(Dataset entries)

========================================

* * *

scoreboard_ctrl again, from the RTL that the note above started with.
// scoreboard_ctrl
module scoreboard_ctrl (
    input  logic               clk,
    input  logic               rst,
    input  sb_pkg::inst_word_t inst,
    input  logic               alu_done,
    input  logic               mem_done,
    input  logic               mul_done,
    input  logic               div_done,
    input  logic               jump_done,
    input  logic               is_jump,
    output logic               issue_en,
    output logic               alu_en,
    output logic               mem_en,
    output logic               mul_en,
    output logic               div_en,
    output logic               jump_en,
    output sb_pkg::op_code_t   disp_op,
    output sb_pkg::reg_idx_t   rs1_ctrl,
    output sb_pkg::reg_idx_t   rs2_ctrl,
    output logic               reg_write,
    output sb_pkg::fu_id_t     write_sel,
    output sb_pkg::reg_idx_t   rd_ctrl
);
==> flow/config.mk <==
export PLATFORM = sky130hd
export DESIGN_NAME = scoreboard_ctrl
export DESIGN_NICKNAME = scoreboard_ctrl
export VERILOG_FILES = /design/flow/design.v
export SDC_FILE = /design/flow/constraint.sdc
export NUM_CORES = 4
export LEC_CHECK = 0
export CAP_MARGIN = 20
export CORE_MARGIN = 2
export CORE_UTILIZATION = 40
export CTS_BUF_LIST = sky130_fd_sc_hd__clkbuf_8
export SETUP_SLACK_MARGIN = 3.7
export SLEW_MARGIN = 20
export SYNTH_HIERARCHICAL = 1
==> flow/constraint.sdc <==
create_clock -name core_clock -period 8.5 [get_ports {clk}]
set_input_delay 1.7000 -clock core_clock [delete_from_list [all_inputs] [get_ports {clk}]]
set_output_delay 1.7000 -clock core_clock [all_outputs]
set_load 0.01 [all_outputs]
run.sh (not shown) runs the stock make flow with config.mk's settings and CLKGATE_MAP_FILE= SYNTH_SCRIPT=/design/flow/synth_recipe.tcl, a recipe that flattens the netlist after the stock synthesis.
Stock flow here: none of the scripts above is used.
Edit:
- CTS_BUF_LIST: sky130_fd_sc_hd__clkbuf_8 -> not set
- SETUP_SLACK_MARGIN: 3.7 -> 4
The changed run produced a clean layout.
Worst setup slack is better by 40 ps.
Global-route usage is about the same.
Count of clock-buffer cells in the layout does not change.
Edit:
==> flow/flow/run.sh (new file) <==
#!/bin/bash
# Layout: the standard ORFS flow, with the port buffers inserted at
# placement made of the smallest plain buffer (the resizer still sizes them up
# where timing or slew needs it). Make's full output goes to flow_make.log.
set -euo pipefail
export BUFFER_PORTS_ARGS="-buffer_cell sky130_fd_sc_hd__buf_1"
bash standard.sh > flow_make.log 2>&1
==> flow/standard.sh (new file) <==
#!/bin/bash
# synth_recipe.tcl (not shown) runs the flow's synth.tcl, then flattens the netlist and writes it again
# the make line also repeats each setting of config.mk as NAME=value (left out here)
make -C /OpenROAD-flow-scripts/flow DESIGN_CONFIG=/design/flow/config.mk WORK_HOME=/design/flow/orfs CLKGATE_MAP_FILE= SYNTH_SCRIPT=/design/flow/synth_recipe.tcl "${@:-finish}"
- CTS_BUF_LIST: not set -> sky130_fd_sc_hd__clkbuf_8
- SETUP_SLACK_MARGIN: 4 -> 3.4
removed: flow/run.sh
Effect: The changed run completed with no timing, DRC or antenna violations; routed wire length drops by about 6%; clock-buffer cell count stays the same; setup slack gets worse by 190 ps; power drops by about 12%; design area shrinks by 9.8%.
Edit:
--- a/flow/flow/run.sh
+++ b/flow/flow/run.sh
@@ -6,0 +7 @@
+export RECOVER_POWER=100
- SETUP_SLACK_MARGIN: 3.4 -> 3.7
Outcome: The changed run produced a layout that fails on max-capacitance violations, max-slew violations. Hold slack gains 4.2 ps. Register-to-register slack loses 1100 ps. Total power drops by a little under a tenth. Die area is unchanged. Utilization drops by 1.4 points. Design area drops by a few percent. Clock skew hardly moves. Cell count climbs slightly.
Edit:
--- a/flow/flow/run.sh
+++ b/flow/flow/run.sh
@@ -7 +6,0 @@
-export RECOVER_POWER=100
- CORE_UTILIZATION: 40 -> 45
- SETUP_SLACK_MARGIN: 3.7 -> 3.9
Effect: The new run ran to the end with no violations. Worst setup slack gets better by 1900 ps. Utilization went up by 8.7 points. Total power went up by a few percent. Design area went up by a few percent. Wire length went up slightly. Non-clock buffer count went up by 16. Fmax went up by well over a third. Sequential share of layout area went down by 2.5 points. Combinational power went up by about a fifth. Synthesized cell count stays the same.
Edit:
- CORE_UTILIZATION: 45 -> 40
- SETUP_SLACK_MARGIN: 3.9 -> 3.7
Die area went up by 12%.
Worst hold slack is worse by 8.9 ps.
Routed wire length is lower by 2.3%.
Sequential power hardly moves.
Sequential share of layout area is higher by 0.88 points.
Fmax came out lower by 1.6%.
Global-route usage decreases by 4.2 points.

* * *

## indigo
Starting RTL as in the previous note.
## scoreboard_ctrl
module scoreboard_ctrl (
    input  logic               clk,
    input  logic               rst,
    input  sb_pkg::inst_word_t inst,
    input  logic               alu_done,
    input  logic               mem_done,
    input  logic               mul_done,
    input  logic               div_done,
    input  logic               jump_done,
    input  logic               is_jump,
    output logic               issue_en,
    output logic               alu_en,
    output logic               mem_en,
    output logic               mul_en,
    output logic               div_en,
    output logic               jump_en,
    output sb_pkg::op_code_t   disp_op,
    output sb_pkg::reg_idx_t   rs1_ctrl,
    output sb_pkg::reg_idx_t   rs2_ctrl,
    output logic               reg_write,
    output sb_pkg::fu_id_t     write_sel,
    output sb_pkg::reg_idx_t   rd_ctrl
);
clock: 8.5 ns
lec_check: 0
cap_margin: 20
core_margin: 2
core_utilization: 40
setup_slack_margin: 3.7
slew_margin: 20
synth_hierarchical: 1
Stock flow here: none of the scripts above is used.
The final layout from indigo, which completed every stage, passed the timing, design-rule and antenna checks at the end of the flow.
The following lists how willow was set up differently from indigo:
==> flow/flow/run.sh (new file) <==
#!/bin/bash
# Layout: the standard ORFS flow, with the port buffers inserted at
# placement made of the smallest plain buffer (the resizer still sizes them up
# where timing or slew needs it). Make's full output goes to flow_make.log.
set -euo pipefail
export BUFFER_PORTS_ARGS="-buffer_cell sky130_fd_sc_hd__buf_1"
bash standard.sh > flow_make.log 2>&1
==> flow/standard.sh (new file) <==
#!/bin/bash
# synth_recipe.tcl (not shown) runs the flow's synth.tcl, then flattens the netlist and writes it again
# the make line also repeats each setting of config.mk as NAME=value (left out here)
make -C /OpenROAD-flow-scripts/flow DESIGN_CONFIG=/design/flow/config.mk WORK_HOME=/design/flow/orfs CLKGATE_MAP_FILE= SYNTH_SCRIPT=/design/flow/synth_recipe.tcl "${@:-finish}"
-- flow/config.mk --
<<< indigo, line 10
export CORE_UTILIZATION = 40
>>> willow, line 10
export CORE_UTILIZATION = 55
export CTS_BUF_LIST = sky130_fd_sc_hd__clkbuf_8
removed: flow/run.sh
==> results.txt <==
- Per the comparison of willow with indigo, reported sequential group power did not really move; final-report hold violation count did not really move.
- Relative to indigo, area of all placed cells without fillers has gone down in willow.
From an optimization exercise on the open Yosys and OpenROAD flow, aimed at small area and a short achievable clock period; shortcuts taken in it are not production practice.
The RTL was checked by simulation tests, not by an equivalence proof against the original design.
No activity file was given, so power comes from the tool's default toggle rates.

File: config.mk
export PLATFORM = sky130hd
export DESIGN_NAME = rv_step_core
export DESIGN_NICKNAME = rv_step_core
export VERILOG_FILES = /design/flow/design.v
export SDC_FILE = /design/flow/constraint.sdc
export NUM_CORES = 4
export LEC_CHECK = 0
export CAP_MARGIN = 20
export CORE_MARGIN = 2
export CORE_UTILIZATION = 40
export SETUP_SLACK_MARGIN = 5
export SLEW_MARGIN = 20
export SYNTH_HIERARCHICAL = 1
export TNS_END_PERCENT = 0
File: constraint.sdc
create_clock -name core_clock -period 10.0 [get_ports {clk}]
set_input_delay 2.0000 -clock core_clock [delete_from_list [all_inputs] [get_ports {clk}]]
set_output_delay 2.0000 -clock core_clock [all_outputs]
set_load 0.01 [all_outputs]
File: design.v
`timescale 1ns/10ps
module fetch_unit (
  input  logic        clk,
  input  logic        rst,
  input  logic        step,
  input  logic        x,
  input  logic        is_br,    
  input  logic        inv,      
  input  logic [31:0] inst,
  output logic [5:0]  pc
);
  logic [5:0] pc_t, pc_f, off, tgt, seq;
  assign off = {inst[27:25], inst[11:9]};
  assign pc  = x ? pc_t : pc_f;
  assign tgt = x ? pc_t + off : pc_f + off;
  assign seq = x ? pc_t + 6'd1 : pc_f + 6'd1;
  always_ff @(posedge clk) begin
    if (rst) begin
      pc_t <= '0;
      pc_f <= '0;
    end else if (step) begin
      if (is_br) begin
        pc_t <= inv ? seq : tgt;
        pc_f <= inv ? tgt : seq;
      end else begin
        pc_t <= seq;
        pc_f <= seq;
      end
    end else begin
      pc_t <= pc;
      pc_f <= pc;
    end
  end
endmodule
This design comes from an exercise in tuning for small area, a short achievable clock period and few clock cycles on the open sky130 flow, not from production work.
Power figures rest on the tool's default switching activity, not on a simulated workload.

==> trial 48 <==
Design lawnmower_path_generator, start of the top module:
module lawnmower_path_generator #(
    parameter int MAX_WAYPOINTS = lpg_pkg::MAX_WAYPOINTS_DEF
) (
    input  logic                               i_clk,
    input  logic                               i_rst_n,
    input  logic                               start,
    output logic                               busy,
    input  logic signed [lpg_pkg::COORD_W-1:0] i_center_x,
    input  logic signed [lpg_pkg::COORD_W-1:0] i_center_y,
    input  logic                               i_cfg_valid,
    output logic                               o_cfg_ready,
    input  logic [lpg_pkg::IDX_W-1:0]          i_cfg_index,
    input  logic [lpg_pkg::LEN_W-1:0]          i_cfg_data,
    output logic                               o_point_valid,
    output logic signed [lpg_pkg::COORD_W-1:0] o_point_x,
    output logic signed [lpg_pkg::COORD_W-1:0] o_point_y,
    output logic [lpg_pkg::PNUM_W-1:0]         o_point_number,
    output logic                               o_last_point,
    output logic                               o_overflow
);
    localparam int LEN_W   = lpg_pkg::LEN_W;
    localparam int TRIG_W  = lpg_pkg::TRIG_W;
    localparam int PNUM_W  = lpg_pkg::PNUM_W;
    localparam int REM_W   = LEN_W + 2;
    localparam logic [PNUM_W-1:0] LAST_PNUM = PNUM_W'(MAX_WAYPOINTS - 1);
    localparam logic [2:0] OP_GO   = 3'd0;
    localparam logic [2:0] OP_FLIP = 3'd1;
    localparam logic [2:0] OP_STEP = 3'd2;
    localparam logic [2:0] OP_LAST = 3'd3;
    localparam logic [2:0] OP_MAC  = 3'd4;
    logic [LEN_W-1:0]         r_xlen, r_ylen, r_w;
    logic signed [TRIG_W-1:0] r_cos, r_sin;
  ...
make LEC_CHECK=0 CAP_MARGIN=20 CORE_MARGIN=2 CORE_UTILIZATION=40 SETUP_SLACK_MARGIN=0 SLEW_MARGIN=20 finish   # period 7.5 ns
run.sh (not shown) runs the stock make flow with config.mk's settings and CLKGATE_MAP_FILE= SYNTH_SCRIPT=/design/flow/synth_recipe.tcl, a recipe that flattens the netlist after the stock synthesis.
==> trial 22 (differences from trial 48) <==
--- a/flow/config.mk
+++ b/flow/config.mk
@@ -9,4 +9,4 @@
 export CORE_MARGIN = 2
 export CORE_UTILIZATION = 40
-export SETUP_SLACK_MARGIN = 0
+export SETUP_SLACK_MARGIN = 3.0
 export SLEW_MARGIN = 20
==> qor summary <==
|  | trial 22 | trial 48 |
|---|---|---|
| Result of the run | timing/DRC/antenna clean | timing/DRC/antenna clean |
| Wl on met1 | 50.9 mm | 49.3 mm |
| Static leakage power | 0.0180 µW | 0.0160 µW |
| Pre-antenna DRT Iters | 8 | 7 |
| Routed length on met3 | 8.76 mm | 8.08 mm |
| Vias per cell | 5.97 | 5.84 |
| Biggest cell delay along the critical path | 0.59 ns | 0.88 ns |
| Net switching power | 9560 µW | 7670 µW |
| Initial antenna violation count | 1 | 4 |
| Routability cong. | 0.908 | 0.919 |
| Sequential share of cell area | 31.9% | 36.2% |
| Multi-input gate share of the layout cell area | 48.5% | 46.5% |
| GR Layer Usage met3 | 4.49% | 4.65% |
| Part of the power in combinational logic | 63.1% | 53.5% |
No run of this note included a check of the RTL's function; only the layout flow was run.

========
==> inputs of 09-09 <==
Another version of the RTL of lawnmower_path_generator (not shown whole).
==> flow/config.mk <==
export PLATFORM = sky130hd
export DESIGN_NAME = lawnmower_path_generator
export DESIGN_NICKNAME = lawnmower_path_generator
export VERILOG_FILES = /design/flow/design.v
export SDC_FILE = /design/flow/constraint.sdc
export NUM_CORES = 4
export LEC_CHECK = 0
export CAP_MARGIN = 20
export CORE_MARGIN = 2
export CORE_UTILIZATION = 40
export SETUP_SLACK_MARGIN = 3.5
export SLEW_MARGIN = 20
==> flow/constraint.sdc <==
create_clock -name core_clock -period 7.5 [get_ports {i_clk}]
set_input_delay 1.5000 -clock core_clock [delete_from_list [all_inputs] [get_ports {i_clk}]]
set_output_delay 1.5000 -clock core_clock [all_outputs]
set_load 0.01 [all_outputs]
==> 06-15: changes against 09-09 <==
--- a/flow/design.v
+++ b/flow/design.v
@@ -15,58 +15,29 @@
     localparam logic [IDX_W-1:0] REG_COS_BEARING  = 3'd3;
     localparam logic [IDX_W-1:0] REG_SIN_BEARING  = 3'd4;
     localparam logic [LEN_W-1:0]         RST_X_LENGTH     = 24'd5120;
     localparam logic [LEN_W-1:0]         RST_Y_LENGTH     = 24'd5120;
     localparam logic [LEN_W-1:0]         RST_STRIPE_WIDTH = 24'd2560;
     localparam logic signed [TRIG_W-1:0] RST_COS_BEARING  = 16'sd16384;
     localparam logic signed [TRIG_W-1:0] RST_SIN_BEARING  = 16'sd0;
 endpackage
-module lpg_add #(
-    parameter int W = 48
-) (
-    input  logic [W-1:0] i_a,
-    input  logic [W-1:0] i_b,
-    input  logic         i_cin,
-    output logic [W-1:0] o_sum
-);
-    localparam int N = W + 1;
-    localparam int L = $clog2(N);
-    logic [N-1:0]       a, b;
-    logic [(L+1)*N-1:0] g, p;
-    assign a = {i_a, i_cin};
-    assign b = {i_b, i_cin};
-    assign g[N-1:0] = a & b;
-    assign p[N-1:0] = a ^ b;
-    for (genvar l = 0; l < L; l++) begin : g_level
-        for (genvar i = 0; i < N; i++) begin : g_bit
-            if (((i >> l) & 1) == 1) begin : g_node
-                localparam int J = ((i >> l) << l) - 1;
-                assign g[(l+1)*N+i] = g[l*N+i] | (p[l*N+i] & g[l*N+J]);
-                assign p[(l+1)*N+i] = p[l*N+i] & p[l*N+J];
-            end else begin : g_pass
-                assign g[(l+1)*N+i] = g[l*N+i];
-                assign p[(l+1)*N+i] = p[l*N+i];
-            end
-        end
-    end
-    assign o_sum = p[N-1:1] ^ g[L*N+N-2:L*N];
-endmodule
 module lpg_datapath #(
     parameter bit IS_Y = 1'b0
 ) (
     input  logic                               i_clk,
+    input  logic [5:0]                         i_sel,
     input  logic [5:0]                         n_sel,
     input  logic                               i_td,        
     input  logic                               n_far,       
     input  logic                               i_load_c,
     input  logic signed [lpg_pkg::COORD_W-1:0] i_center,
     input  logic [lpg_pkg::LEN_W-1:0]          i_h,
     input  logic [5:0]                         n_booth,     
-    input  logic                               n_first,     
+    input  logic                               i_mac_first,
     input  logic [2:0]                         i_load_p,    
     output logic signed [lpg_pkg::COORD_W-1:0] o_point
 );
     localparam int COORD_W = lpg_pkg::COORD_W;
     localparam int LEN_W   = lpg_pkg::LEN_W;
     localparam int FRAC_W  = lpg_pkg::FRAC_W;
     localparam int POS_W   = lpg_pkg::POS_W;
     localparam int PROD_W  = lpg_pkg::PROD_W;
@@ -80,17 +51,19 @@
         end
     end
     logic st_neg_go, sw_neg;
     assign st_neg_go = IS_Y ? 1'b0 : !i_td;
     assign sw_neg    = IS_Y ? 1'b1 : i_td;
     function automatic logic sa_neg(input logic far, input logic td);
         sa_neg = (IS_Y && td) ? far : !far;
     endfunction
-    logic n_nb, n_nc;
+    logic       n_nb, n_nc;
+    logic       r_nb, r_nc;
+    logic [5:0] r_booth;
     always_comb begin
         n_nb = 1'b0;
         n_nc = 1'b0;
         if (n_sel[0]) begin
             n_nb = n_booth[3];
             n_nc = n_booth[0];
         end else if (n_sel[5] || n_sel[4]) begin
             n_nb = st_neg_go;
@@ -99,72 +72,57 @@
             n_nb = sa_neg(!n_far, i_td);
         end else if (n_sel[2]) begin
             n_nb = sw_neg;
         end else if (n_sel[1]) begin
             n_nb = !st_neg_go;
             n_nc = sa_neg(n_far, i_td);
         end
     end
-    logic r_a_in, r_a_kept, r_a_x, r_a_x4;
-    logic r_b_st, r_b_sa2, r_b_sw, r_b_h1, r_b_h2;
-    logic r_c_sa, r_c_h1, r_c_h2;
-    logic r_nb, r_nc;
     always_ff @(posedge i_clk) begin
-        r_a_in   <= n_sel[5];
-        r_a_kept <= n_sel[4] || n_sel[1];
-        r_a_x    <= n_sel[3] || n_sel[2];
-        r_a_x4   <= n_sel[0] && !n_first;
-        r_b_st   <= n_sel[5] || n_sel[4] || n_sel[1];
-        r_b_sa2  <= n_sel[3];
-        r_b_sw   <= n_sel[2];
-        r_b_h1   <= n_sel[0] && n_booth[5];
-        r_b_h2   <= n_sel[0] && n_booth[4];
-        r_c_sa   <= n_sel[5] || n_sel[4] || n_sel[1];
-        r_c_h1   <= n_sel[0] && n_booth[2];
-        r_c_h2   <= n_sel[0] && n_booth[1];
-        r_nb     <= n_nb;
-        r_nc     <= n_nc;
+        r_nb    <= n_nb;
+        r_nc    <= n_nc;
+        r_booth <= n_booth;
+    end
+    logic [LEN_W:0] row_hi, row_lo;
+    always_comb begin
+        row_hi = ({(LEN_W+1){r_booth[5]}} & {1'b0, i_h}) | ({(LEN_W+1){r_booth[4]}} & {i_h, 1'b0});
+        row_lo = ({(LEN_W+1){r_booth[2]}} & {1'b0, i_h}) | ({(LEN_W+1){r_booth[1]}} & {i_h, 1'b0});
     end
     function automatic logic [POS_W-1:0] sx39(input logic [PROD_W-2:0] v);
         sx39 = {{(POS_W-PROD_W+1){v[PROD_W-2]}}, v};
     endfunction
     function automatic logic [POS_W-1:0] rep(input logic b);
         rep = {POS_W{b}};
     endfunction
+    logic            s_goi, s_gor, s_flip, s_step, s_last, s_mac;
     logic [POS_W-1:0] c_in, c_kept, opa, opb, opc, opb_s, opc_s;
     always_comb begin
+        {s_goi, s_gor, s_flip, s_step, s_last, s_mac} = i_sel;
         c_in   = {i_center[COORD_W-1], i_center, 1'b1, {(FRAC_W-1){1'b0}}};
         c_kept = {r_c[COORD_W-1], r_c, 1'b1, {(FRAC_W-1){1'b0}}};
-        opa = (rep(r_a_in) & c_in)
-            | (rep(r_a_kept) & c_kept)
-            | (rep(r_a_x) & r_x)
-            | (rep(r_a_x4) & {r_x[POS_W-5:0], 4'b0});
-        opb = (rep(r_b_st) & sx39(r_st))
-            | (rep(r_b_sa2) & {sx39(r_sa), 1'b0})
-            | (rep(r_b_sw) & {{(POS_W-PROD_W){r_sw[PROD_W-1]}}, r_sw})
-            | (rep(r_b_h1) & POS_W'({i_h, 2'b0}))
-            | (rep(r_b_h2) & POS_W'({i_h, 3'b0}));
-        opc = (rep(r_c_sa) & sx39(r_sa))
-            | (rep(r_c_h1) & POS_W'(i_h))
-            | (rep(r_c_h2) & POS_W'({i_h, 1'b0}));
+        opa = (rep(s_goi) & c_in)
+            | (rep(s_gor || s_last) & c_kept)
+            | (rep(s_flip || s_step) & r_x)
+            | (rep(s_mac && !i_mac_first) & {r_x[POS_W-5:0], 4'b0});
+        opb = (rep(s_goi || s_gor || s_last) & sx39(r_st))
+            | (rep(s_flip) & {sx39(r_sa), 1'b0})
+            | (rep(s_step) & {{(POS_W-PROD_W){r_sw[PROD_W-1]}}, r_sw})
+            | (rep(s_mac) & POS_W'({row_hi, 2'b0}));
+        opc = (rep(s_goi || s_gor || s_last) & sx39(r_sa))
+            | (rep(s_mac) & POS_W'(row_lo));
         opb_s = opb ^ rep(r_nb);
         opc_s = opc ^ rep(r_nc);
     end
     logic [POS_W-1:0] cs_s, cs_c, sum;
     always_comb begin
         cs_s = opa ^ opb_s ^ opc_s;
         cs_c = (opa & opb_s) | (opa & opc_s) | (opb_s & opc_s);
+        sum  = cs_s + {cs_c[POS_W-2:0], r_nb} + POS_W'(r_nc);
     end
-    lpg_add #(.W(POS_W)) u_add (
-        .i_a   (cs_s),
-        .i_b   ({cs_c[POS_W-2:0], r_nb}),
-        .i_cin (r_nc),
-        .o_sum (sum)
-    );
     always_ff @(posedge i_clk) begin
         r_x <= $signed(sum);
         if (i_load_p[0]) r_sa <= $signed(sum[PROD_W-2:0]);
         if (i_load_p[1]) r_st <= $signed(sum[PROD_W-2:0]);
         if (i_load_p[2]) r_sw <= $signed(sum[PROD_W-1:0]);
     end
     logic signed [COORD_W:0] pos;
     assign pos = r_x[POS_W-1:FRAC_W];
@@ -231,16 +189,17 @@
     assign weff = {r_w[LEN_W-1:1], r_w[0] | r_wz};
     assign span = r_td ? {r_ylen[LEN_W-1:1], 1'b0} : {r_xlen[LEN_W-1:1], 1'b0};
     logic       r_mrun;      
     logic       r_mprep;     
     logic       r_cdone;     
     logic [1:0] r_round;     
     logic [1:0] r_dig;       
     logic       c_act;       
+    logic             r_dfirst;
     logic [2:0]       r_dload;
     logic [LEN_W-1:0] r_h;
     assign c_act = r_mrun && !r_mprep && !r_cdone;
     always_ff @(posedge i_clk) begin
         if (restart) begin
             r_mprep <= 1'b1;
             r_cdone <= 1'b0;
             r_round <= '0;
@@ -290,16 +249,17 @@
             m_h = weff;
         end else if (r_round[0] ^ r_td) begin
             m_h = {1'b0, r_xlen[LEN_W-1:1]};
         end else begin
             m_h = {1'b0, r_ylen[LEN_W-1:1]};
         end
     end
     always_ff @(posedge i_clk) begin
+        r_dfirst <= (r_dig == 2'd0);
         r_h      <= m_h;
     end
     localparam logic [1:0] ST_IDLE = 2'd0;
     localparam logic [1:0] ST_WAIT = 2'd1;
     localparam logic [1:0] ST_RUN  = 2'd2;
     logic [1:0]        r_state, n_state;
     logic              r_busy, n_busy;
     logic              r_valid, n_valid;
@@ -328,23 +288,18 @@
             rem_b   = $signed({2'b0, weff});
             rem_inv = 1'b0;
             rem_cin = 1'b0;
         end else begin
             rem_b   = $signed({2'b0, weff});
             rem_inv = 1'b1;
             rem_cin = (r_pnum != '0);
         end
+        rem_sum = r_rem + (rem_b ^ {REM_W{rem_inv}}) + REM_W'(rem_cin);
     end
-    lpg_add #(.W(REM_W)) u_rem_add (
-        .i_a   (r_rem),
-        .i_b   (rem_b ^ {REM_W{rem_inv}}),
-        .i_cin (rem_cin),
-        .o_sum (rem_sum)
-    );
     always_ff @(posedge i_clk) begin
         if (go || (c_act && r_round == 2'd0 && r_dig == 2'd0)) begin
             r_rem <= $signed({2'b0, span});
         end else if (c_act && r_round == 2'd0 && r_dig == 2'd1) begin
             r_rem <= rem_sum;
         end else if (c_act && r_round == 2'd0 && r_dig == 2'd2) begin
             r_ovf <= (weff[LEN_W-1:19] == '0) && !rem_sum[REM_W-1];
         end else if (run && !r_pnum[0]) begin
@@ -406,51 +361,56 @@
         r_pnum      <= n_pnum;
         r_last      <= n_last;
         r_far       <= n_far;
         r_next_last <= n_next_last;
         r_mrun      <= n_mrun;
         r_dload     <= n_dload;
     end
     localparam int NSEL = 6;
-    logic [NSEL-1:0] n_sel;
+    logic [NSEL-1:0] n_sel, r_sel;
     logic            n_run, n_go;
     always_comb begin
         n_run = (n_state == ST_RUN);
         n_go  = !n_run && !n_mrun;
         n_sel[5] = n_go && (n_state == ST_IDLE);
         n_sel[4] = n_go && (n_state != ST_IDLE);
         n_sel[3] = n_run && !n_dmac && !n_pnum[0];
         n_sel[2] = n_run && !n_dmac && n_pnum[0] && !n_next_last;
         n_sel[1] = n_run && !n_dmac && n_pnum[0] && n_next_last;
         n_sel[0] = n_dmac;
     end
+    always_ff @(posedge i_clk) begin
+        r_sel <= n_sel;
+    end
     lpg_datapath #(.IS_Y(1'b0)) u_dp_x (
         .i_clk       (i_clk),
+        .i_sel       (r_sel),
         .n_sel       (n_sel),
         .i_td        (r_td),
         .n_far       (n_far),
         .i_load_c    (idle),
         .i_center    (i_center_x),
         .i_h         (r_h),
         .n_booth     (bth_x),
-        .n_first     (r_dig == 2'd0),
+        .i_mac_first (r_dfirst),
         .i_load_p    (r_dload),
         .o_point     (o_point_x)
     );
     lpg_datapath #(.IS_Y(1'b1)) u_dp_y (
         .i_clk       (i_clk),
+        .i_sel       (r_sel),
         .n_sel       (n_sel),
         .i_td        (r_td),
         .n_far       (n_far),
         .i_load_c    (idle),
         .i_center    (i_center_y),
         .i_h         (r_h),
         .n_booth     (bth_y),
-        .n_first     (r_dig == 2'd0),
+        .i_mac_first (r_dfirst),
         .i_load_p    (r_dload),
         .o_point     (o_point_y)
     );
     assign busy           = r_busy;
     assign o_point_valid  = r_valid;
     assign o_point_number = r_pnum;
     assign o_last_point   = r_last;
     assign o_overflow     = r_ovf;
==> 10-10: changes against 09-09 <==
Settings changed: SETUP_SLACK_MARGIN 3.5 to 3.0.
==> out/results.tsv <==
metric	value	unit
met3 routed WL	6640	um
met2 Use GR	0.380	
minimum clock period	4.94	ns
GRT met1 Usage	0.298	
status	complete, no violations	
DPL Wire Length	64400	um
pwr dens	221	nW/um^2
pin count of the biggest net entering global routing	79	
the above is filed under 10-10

========================================

## EXERCISE OBJECTIVE
When a line in the records holds the string "Total", copy that line.

## SOLVED EXERCISE
Outcome: The changed run produced a layout that fails on max-capacitance violations, max-slew violations. Hold slack gains 4.2 ps. Register-to-register slack loses 1100 ps. Total power drops by a little under a tenth. Die area is unchanged. Utilization drops by 1.4 points. Design area drops by a few percent. Clock skew hardly moves. Cell count climbs slightly.
Effect: The new run ran to the end with no violations. Worst setup slack gets better by 1900 ps. Utilization went up by 8.7 points. Total power went up by a few percent. Design area went up by a few percent. Wire length went up slightly. Non-clock buffer count went up by 16. Fmax went up by well over a third. Sequential share of layout area went down by 2.5 points. Combinational power went up by about a fifth. Synthesized cell count stays the same.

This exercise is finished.